細胞質内精子注入法には大きく分けて2種類の方法あります。1つは従来から用いられてきたICSI、もう1つはピエゾICSIです。この2つの方法は、卵子側の膜の破り方に大きな違いがあります。
ICSI:イクシー
ICSIは、顕微鏡下で精子と卵子を受精する方法で直径6~8μmの注入用ピペットで精子を吸引し、 その針を卵の細胞の内に刺して精子を卵の細胞質の内に直接注入します。ICSIは針で細胞膜を強引に膜を破ります。
ピエゾICSI
ピエゾICSI は微細な振動によって卵子の膜を破るため、吸引によるショックがなく卵子が死んでしまうのを軽減することができること、正常受精率が高くなることが報告されています。
顕微受精(ICSI)の適応
顕微受精の適応は、それぞれの病院で多少の違いがありますが、一般的には以下のようなものが適応対象となります。
- 重症乏精子症
- 重症精子無力症
- 精子奇形症
- 重症精子減少症、精子無力症、精子奇形症の合併症
- 精巣上体精子や精巣精子にいる精子を用いた受精
- 精子一透明帯/卵細胞膜貫通障害
- 抗精子抗体陽性
- 原因不明受精障害
顕微受精(ICSI)のながれ
- 卵巣刺激:排卵誘発剤(FSH/HMG製剤、クロミッド)を使って卵巣を刺激し、良質な複数の成熟卵胞を育てます。
- 採卵:経腟超音波で卵胞の位置を確認しながら、採卵針を卵胞に刺して卵子を卵胞液ごと採取します。
- 顕微授精:気な精子の中から1個をピペットで吸引し、顕微鏡下で卵子の細胞質内に注入して培養液中で育てます。
- 受精:卵子を培養液に入れ、調整精液を敵下し(媒精)、体外で受精させます。
- 培養:受精卵の培養する。受精卵を初期胚はで培養する方法と胚盤胞まで培養する方法があります。
- 胚移植:分割した卵子を子宮腔に戻します。
- 黄体充填:着床環境を整え、胚の発育、妊娠維持を図る目的でプロゲステロンやhCGを投与し、黄体補充療法を行います。

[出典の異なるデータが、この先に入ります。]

## src/rtl/lsu_stb_pkg.sv

```systemverilog
// Shared types and defaults for the LSU store-buffer state queue.
// No logic; constants and the per-entry state layout only.
// Optional high-water-mark output is controlled by LSU_STB_HWM_EN in lsu_stb_state_q.
package lsu_stb_pkg;

    localparam int STB_NUM_ENT = 8;
    localparam int STB_VA_W    = 2;
    localparam int STB_RTYPE_W = 2;

    // Request-type encodings held in the rtype field (rq_type[2:1]).
    localparam logic [STB_RTYPE_W-1:0] STB_RTYPE_ST   = 2'd0;
    localparam logic [STB_RTYPE_W-1:0] STB_RTYPE_BST  = 2'd1;
    localparam logic [STB_RTYPE_W-1:0] STB_RTYPE_ATOM = 2'd2;
    localparam logic [STB_RTYPE_W-1:0] STB_RTYPE_FLSH = 2'd3;

    // Per-entry state in the default configuration; rmo sits in the LSB.
    typedef struct packed {
        logic [STB_VA_W-1:0]    va;
        logic [STB_RTYPE_W-1:0] rtype;
        logic                   rmo;
    } stb_state_t;

endpackage

```

## src/rtl/lsu_stb_state_ent.sv

```systemverilog
// One store-buffer state entry: unreset data flops plus an async-reset valid flop.
// Latency: write and valid set/clear visible one cycle after the enabling edge.
// Backpressure: none here; the queue only asserts wr_en when the entry is free.
module lsu_stb_state_ent
    import lsu_stb_pkg::*;
#(
    parameter int DW = $bits(stb_state_t)
) (
    input  logic          rclk,
    input  logic          arst_l,
    input  logic          wr_en,
    input  logic [DW-1:0] wr_dat,
    input  logic          clr_vld,
    input  logic          flush,
    output logic          vld,
    output logic [DW-1:0] dat
);

    logic          vld_d, vld_q;
    logic [DW-1:0] dat_d, dat_q;

    // Data holds unless this entry is the enqueue target.
    always_comb begin
        dat_d = dat_q;
        if (wr_en) begin
            dat_d = wr_dat;
        end
    end

    // Data flops carry no reset: contents are only meaningful while valid.
    always_ff @(posedge rclk) begin
        dat_q <= dat_d;
    end

    // Flush wins; a write sets valid, a dequeue clears it.
    always_comb begin
        vld_d = vld_q;
        if (flush) begin
            vld_d = 1'b0;
        end else if (wr_en) begin
            vld_d = 1'b1;
        end else if (clr_vld) begin
            vld_d = 1'b0;
        end
    end

    // Valid flop with asynchronous active-low reset.
    always_ff @(posedge rclk or negedge arst_l) begin
        if (!arst_l) begin
            vld_q <= 1'b0;
        end else begin
            vld_q <= vld_d;
        end
    end

    assign vld = vld_q;
    assign dat = dat_q;

endmodule

```

## src/rtl/lsu_stb_state_q.sv

```systemverilog
// Circular store-buffer state queue (va, rtype, rmo) for one thread; head exposed to PCX drain.
// Latency: enqueue/dequeue visible next cycle; head outputs are combinational from entry[rptr].
// Backpressure: enqueue while full is dropped and sets sticky stb_ovf; LSU_STB_HWM_EN adds stb_hwm.
module lsu_stb_state_q
    import lsu_stb_pkg::*;
#(
    parameter int NUM_ENT = STB_NUM_ENT,
    parameter int VA_W    = STB_VA_W,
    parameter int RTYPE_W = STB_RTYPE_W
) (
    input  logic                       rclk,
    input  logic                       arst_l,
    input  logic                       stb_wr_m,
    input  logic [VA_W-1:0]            stb_va_m,
    input  logic [RTYPE_W-1:0]         stb_rtype_m,
    input  logic                       stb_rmo_m,
    input  logic                       stb_deq,
    input  logic                       stb_flush,
    output logic                       stb_full,
    output logic                       stb_empty,
    output logic [$clog2(NUM_ENT):0]   stb_cnt,
    output logic                       stb_head_vld,
    output logic [VA_W-1:0]            stb_head_va,
    output logic [RTYPE_W-1:0]         stb_head_rtype,
    output logic                       stb_head_rmo,
    output logic [NUM_ENT-1:0]         stb_ent_vld,
    output logic [NUM_ENT-1:0]         stb_ent_rmo,
    output logic                       stb_ovf
`ifdef LSU_STB_HWM_EN
    ,
    output logic [$clog2(NUM_ENT):0]   stb_hwm
`endif
);

    localparam int PTR_W = $clog2(NUM_ENT);
    localparam int CNT_W = PTR_W + 1;
    localparam int DW    = VA_W + RTYPE_W + 1;

    logic [PTR_W-1:0] wptr_d, wptr_q;
    logic [PTR_W-1:0] rptr_d, rptr_q;
    logic [CNT_W-1:0] cnt_d, cnt_q;
    logic             ovf_d, ovf_q;
    logic             do_enq, do_deq;
    logic [DW-1:0]    wr_dat;
    logic [DW-1:0]    ent_dat [NUM_ENT];
    logic [DW-1:0]    head_dat;

    // Full/empty come from the counter so pointer equality is never ambiguous.
    assign stb_cnt   = cnt_q;
    assign stb_full  = (cnt_q == CNT_W'(NUM_ENT));
    assign stb_empty = (cnt_q == '0);
    assign stb_ovf   = ovf_q;

    // Flush kills both sides; a dequeue against an empty head is ignored.
    assign do_enq = stb_wr_m && !stb_full && !stb_flush;
    assign do_deq = stb_deq && stb_head_vld && !stb_flush;
    assign wr_dat = {stb_va_m, stb_rtype_m, stb_rmo_m};

    genvar gi;
    generate
        for (gi = 0; gi < NUM_ENT; gi++) begin : g_ent
            lsu_stb_state_ent #(
                .DW (DW)
            ) u_ent (
                .rclk    (rclk),
                .arst_l  (arst_l),
                .wr_en   (do_enq && (wptr_q == PTR_W'(gi))),
                .wr_dat  (wr_dat),
                .clr_vld (do_deq && (rptr_q == PTR_W'(gi))),
                .flush   (stb_flush),
                .vld     (stb_ent_vld[gi]),
                .dat     (ent_dat[gi])
            );
            assign stb_ent_rmo[gi] = ent_dat[gi][0] & stb_ent_vld[gi];
        end
    endgenerate

    // Head fields are valid-gated so stale entry data never leaks out.
    assign head_dat       = ent_dat[rptr_q];
    assign stb_head_vld   = stb_ent_vld[rptr_q];
    assign stb_head_va    = head_dat[DW-1 -: VA_W] & {VA_W{stb_head_vld}};
    assign stb_head_rtype = head_dat[RTYPE_W:1] & {RTYPE_W{stb_head_vld}};
    assign stb_head_rmo   = head_dat[0] & stb_head_vld;

    // Next-state for pointers, occupancy and the sticky overflow flag.
    always_comb begin
        wptr_d = wptr_q;
        rptr_d = rptr_q;
        cnt_d  = cnt_q;
        ovf_d  = ovf_q;
        if (stb_flush) begin
            wptr_d = '0;
            rptr_d = '0;
            cnt_d  = '0;
        end else begin
            if (stb_wr_m && stb_full) begin
                ovf_d = 1'b1;
            end
            if (do_enq) begin
                wptr_d = wptr_q + PTR_W'(1);
            end
            if (do_deq) begin
                rptr_d = rptr_q + PTR_W'(1);
            end
            case ({do_enq, do_deq})
                2'b10:   cnt_d = cnt_q + CNT_W'(1);
                2'b01:   cnt_d = cnt_q - CNT_W'(1);
                default: cnt_d = cnt_q;
            endcase
        end
    end

    // Control state with asynchronous active-low reset.
    always_ff @(posedge rclk or negedge arst_l) begin
        if (!arst_l) begin
            wptr_q <= '0;
            rptr_q <= '0;
            cnt_q  <= '0;
            ovf_q  <= 1'b0;
        end else begin
            wptr_q <= wptr_d;
            rptr_q <= rptr_d;
            cnt_q  <= cnt_d;
            ovf_q  <= ovf_d;
        end
    end

`ifdef LSU_STB_HWM_EN
    logic [CNT_W-1:0] hwm_d, hwm_q;

    // High-water mark tracks the peak of the next occupancy; flush does not clear it.
    always_comb begin
        hwm_d = hwm_q;
        if (cnt_d > hwm_q) begin
            hwm_d = cnt_d;
        end
    end

    // High-water-mark flop, cleared only by reset.
    always_ff @(posedge rclk or negedge arst_l) begin
        if (!arst_l) begin
            hwm_q <= '0;
        end else begin
            hwm_q <= hwm_d;
        end
    end

    assign stb_hwm = hwm_q;
`endif

endmodule

```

- 妊娠判定:採卵後2週間で尿検査により妊娠の判定を行います。妊娠反応が陽性の場合には血中hCGの定量を行います。そして1週間後に経腟超音波エコーにより胎嚢の位置や数を確認します。
顕微受精(ICSI)のメリットとデメリット
顕微受精(ICSI)のメリット
- 1匹の精子で受精が可能である。
- 運動していない精子でも可能である。
- 受精率、妊娠率とも通常の体外受精とかわらない結果である。
- 奇形精子でも染色体が正常なら正常受精妊娠が可能である。
- 無精子症でも精巣上体精子、精巣精子の採取が可能なら、ほぼ同様の成績が得られる。
顕微受精(ICSI)の問題点
- 精子を人為的に選択すること。
- 手技を行う際に卵子を傷つけることがある。
- 顕微授精の歴史は浅く、顕微授精で誕生した児に対する長期的な影響が分からない。